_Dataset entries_
============

$ cat src/design/tsdp_pkg.sv
`timescale 1ns / 1ps
// Shared types and constants for the two-server move-cost block.
package tsdp_pkg;

	localparam int unsigned POS_W = 11;
	localparam int unsigned RES_W = 32;
	localparam logic [POS_W-1:0] POSITIONS_RESET = 11'd1024;

	typedef struct packed {
		logic [POS_W-1:0] source_pos;
		logic [POS_W-1:0] dest_pos;
		logic             first_of_test;
	} query_t;

	typedef struct packed {
		logic [RES_W-1:0] min_total_cost;
		logic             range_error;
	} result_t;

	// What a query does to the table
	typedef enum logic [1:0] {
		MODE_NONE   = 2'd0,
		MODE_CLEAR  = 2'd1,
		MODE_INIT   = 2'd2,
		MODE_UPDATE = 2'd3
	} mode_t;

	typedef struct packed {
		logic load;
		logic issue;
		logic fix;
		logic out_load;
	} cmd_t;

	typedef struct packed {
		logic  issue_done;
		logic  drained;
		mode_t mode;
	} sts_t;

endpackage

$ cat src/design/tsdp_ctrl.sv
`timescale 1ns / 1ps
// Controller state machine: table clear, walk sequencing and result handshake.
module tsdp_ctrl (
	input  logic           clk,
	input  logic           arst_n,
	input  logic           query_valid,
	output logic           query_ready,
	output logic           result_valid,
	input  logic           result_ready,
	output tsdp_pkg::cmd_t cmd,
	input  tsdp_pkg::sts_t sts
);

	typedef enum logic [4:0] {
		ST_CLR  = 5'b00001,
		ST_IDLE = 5'b00010,
		ST_WALK = 5'b00100,
		ST_FIX  = 5'b01000,
		ST_DONE = 5'b10000
	} state_t;

	state_t state_q, state_d;
	logic   out_valid_q;
	logic   walk_end;

	always_comb begin
		walk_end     = sts.issue_done && sts.drained;
		query_ready  = (state_q == ST_IDLE);
		cmd.load     = 1'b0;
		cmd.issue    = 1'b0;
		cmd.fix      = 1'b0;
		cmd.out_load = 1'b0;
		state_d      = state_q;
		unique case (state_q)
			ST_CLR: begin
				cmd.issue = !sts.issue_done;
				if (walk_end) begin
					state_d = ST_IDLE;
				end
			end
			ST_IDLE: begin
				if (query_valid) begin
					cmd.load = 1'b1;
					state_d  = ST_WALK;
				end
			end
			ST_WALK: begin
				if (sts.mode == tsdp_pkg::MODE_NONE) begin
					state_d = ST_DONE;
				end else begin
					cmd.issue = !sts.issue_done;
					if (walk_end) begin
						state_d = (sts.mode == tsdp_pkg::MODE_UPDATE) ? ST_FIX : ST_DONE;
					end
				end
			end
			ST_FIX: begin
				cmd.fix = 1'b1;
				state_d = ST_DONE;
			end
			ST_DONE: begin
				if (!out_valid_q || result_ready) begin
					cmd.out_load = 1'b1;
					state_d      = ST_IDLE;
				end
			end
			default: state_d = ST_CLR;
		endcase
	end

	always_ff @(posedge clk or negedge arst_n) begin
		if (!arst_n) begin
			state_q     <= ST_CLR;
			out_valid_q <= 1'b0;
		end else begin
			state_q <= state_d;
			if (cmd.out_load) begin
				out_valid_q <= 1'b1;
			end else if (result_ready) begin
				out_valid_q <= 1'b0;
			end
		end
	end

	assign result_valid = out_valid_q;

endmodule

$ cat config.mk
export PLATFORM = sky130hd
export DESIGN_NAME = tsdp_ctrl
export DESIGN_NICKNAME = d
export VERILOG_FILES = /design/src/design/tsdp_pkg.sv /design/src/design/tsdp_ctrl.sv
export SDC_FILE = /design/constraint.sdc
export NUM_CORES = 1
export LEC_CHECK = 0
export ABC_CLOCK_PERIOD_IN_PS = 1600
export BUFFER_PORTS_ARGS = -buffer_cell sky130_fd_sc_hd__clkbuf_2
export CAP_MARGIN = 20
export CELL_PAD_IN_SITES_DETAIL_PLACEMENT = 1
export CELL_PAD_IN_SITES_GLOBAL_PLACEMENT = 1
export CORE_AREA = 2 2 39 41
export CTS_CLUSTER_DIAMETER = 50
export DETAILED_ROUTE_END_ITERATION = 10
export DIE_AREA = 0 0 41 43
export PLACE_DENSITY_LB_ADDON = 0.1
export SLEW_MARGIN = 20
export SYNTH_ARGS = -nofsm -noshare
export SYNTH_HDL_FRONTEND = slang
export SYNTH_SLANG_ARGS = --single-unit
$ cat constraint.sdc
create_clock -name clk -period 1.6 [get_ports clk]
set_clock_uncertainty 0.05 [all_clocks]
set_input_delay 0.16 -clock clk [delete_from_list [all_inputs] [get_ports clk]]
set_output_delay 0.16 -clock clk [all_outputs]
set_load 0.05 [all_outputs]
File: config.mk
export PLATFORM = sky130hd
export DESIGN_NAME = hill_cipher_2x2_mod28_core
export DESIGN_NICKNAME = d
export VERILOG_FILES = /design/src/design/hc2_pkg.sv /design/src/design/hc2_ctrl.sv /design/src/design/hc2_dpath.sv /design/src/design/hill_cipher_2x2_mod28_core.sv
export SDC_FILE = /design/constraint.sdc
export NUM_CORES = 1
export LEC_CHECK = 0
export ABC_AREA = 1
export BUFFER_PORTS_ARGS = -buffer_cell sky130_fd_sc_hd__clkbuf_2
export CAP_MARGIN = 10
export CELL_PAD_IN_SITES_DETAIL_PLACEMENT = 1
export CELL_PAD_IN_SITES_GLOBAL_PLACEMENT = 1
export CORE_MARGIN = 3
export CORE_UTILIZATION = 29
export CTS_BUF_LIST = sky130_fd_sc_hd__clkbuf_2 sky130_fd_sc_hd__clkbuf_4 sky130_fd_sc_hd__clkbuf_8
export DETAILED_ROUTE_END_ITERATION = 10
export PLACE_DENSITY_LB_ADDON = 0.1
export SLEW_MARGIN = 20
export SYNTH_ARGS = -nofsm -noshare
export SYNTH_HDL_FRONTEND = slang
export SYNTH_SLANG_ARGS = --single-unit
File: constraint.sdc
create_clock -name aclk -period 9.7 [get_ports aclk]
set_input_delay 1.94 -clock aclk [delete_from_list [all_inputs] [get_ports aclk]]
set_output_delay 1.94 -clock aclk [all_outputs]
set_load 0.01 [all_outputs]
**config.mk**
```make
export PLATFORM = sky130hd
export DESIGN_NAME = josephus_survivor_unit
export DESIGN_NICKNAME = d
export VERILOG_FILES = /design/src/rtl/jsu_pkg.sv /design/src/rtl/jsu_ctrl.sv /design/src/rtl/jsu_datapath.sv /design/src/rtl/josephus_survivor_unit.sv
export VERILOG_INCLUDE_DIRS = /design/src /design/src/rtl
export SDC_FILE = /design/constraint.sdc
export NUM_CORES = 1
export LEC_CHECK = 0
export ABC_AREA = 1
export BUFFER_PORTS_ARGS = -buffer_cell sky130_fd_sc_hd__buf_2
export CAP_MARGIN = 15
export CORE_MARGIN = 10
export CORE_UTILIZATION = 50
export DETAILED_ROUTE_END_ITERATION = 8
export HOLD_SLACK_MARGIN = 0.03
export MAX_ROUTING_LAYER = met4
export PLACE_DENSITY = 0.78
export SLEW_MARGIN = 20
export SYNTH_ARGS = -nofsm -noshare
export SYNTH_HDL_FRONTEND = slang
export SYNTH_HIERARCHICAL = 1
export SYNTH_SLANG_ARGS = --single-unit
```
**constraint.sdc**
```tcl
create_clock -name clk -period 16.5 [get_ports clk]
set_clock_uncertainty 0.1 [all_clocks]
set_input_delay 2.475 -clock clk [delete_from_list [all_inputs] [get_ports clk]]
set_output_delay 2.475 -clock clk [all_outputs]
set_load 0.01 [all_outputs]
```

============

_TASK REQUIREMENTS_
Retype the entries. Every line must match exactly.

_ANSWER TO THE PROBLEM_
$ cat src/design/tsdp_pkg.sv
`timescale 1ns / 1ps
// Shared types and constants for the two-server move-cost block.
package tsdp_pkg;

	localparam int unsigned POS_W = 11;
	localparam int unsigned RES_W = 32;
	localparam logic [POS_W-1:0] POSITIONS_RESET = 11'd1024;

	typedef struct packed {
		logic [POS_W-1:0] source_pos;
		logic [POS_W-1:0] dest_pos;
		logic             first_of_test;
	} query_t;

	typedef struct packed {
		logic [RES_W-1:0] min_total_cost;
		logic             range_error;
	} result_t;

	// What a query does to the table
	typedef enum logic [1:0] {
		MODE_NONE   = 2'd0,
		MODE_CLEAR  = 2'd1,
		MODE_INIT   = 2'd2,
		MODE_UPDATE = 2'd3
	} mode_t;

	typedef struct packed {
		logic load;
		logic issue;
		logic fix;
		logic out_load;
	} cmd_t;

	typedef struct packed {
		logic  issue_done;
		logic  drained;
		mode_t mode;
	} sts_t;

endpackage

$ cat src/design/tsdp_ctrl.sv
`timescale 1ns / 1ps
// Controller state machine: table clear, walk sequencing and result handshake.
module tsdp_ctrl (
	input  logic           clk,
	input  logic           arst_n,
	input  logic           query_valid,
	output logic           query_ready,
	output logic           result_valid,
	input  logic           result_ready,
	output tsdp_pkg::cmd_t cmd,
	input  tsdp_pkg::sts_t sts
);

	typedef enum logic [4:0] {
		ST_CLR  = 5'b00001,
		ST_IDLE = 5'b00010,
		ST_WALK = 5'b00100,
		ST_FIX  = 5'b01000,
		ST_DONE = 5'b10000
	} state_t;

	state_t state_q, state_d;
	logic   out_valid_q;
	logic   walk_end;

	always_comb begin
		walk_end     = sts.issue_done && sts.drained;
		query_ready  = (state_q == ST_IDLE);
		cmd.load     = 1'b0;
		cmd.issue    = 1'b0;
		cmd.fix      = 1'b0;
		cmd.out_load = 1'b0;
		state_d      = state_q;
		unique case (state_q)
			ST_CLR: begin
				cmd.issue = !sts.issue_done;
				if (walk_end) begin
					state_d = ST_IDLE;
				end
			end
			ST_IDLE: begin
				if (query_valid) begin
					cmd.load = 1'b1;
					state_d  = ST_WALK;
				end
			end
			ST_WALK: begin
				if (sts.mode == tsdp_pkg::MODE_NONE) begin
					state_d = ST_DONE;
				end else begin
					cmd.issue = !sts.issue_done;
					if (walk_end) begin
						state_d = (sts.mode == tsdp_pkg::MODE_UPDATE) ? ST_FIX : ST_DONE;
					end
				end
			end
			ST_FIX: begin
				cmd.fix = 1'b1;
				state_d = ST_DONE;
			end
			ST_DONE: begin
				if (!out_valid_q || result_ready) begin
					cmd.out_load = 1'b1;
					state_d      = ST_IDLE;
				end
			end
			default: state_d = ST_CLR;
		endcase
	end

	always_ff @(posedge clk or negedge arst_n) begin
		if (!arst_n) begin
			state_q     <= ST_CLR;
			out_valid_q <= 1'b0;
		end else begin
			state_q <= state_d;
			if (cmd.out_load) begin
				out_valid_q <= 1'b1;
			end else if (result_ready) begin
				out_valid_q <= 1'b0;
			end
		end
	end

	assign result_valid = out_valid_q;

endmodule

$ cat config.mk
export PLATFORM = sky130hd
export DESIGN_NAME = tsdp_ctrl
export DESIGN_NICKNAME = d
export VERILOG_FILES = /design/src/design/tsdp_pkg.sv /design/src/design/tsdp_ctrl.sv
export SDC_FILE = /design/constraint.sdc
export NUM_CORES = 1
export LEC_CHECK = 0
export ABC_CLOCK_PERIOD_IN_PS = 1600
export BUFFER_PORTS_ARGS = -buffer_cell sky130_fd_sc_hd__clkbuf_2
export CAP_MARGIN = 20
export CELL_PAD_IN_SITES_DETAIL_PLACEMENT = 1
export CELL_PAD_IN_SITES_GLOBAL_PLACEMENT = 1
export CORE_AREA = 2 2 39 41
export CTS_CLUSTER_DIAMETER = 50
export DETAILED_ROUTE_END_ITERATION = 10
export DIE_AREA = 0 0 41 43
export PLACE_DENSITY_LB_ADDON = 0.1
export SLEW_MARGIN = 20
export SYNTH_ARGS = -nofsm -noshare
export SYNTH_HDL_FRONTEND = slang
export SYNTH_SLANG_ARGS = --single-unit
$ cat constraint.sdc
create_clock -name clk -period 1.6 [get_ports clk]
set_clock_uncertainty 0.05 [all_clocks]
set_input_delay 0.16 -clock clk [delete_from_list [all_inputs] [get_ports clk]]
set_output_delay 0.16 -clock clk [all_outputs]
set_load 0.05 [all_outputs]
File: config.mk
export PLATFORM = sky130hd
export DESIGN_NAME = hill_cipher_2x2_mod28_core
export DESIGN_NICKNAME = d
export VERILOG_FILES = /design/src/design/hc2_pkg.sv /design/src/design/hc2_ctrl.sv /design/src/design/hc2_dpath.sv /design/src/design/hill_cipher_2x2_mod28_core.sv
export SDC_FILE = /design/constraint.sdc
export NUM_CORES = 1
export LEC_CHECK = 0
export ABC_AREA = 1
export BUFFER_PORTS_ARGS = -buffer_cell sky130_fd_sc_hd__clkbuf_2
export CAP_MARGIN = 10
export CELL_PAD_IN_SITES_DETAIL_PLACEMENT = 1
export CELL_PAD_IN_SITES_GLOBAL_PLACEMENT = 1
export CORE_MARGIN = 3
export CORE_UTILIZATION = 29
export CTS_BUF_LIST = sky130_fd_sc_hd__clkbuf_2 sky130_fd_sc_hd__clkbuf_4 sky130_fd_sc_hd__clkbuf_8
export DETAILED_ROUTE_END_ITERATION = 10
export PLACE_DENSITY_LB_ADDON = 0.1
export SLEW_MARGIN = 20
export SYNTH_ARGS = -nofsm -noshare
export SYNTH_HDL_FRONTEND = slang
export SYNTH_SLANG_ARGS = --single-unit
File: constraint.sdc
create_clock -name aclk -period 9.7 [get_ports aclk]
set_input_delay 1.94 -clock aclk [delete_from_list [all_inputs] [get_ports aclk]]
set_output_delay 1.94 -clock aclk [all_outputs]
set_load 0.01 [all_outputs]
**config.mk**
```make
export PLATFORM = sky130hd
export DESIGN_NAME = josephus_survivor_unit
export DESIGN_NICKNAME = d
export VERILOG_FILES = /design/src/rtl/jsu_pkg.sv /design/src/rtl/jsu_ctrl.sv /design/src/rtl/jsu_datapath.sv /design/src/rtl/josephus_survivor_unit.sv
export VERILOG_INCLUDE_DIRS = /design/src /design/src/rtl
export SDC_FILE = /design/constraint.sdc
export NUM_CORES = 1
export LEC_CHECK = 0
export ABC_AREA = 1
export BUFFER_PORTS_ARGS = -buffer_cell sky130_fd_sc_hd__buf_2
export CAP_MARGIN = 15
export CORE_MARGIN = 10
export CORE_UTILIZATION = 50
export DETAILED_ROUTE_END_ITERATION = 8
export HOLD_SLACK_MARGIN = 0.03
export MAX_ROUTING_LAYER = met4
export PLACE_DENSITY = 0.78
export SLEW_MARGIN = 20
export SYNTH_ARGS = -nofsm -noshare
export SYNTH_HDL_FRONTEND = slang
export SYNTH_HIERARCHICAL = 1
export SYNTH_SLANG_ARGS = --single-unit
```
**constraint.sdc**
```tcl
create_clock -name clk -period 16.5 [get_ports clk]
set_clock_uncertainty 0.1 [all_clocks]
set_input_delay 2.475 -clock clk [delete_from_list [all_inputs] [get_ports clk]]
set_output_delay 2.475 -clock clk [all_outputs]
set_load 0.01 [all_outputs]
```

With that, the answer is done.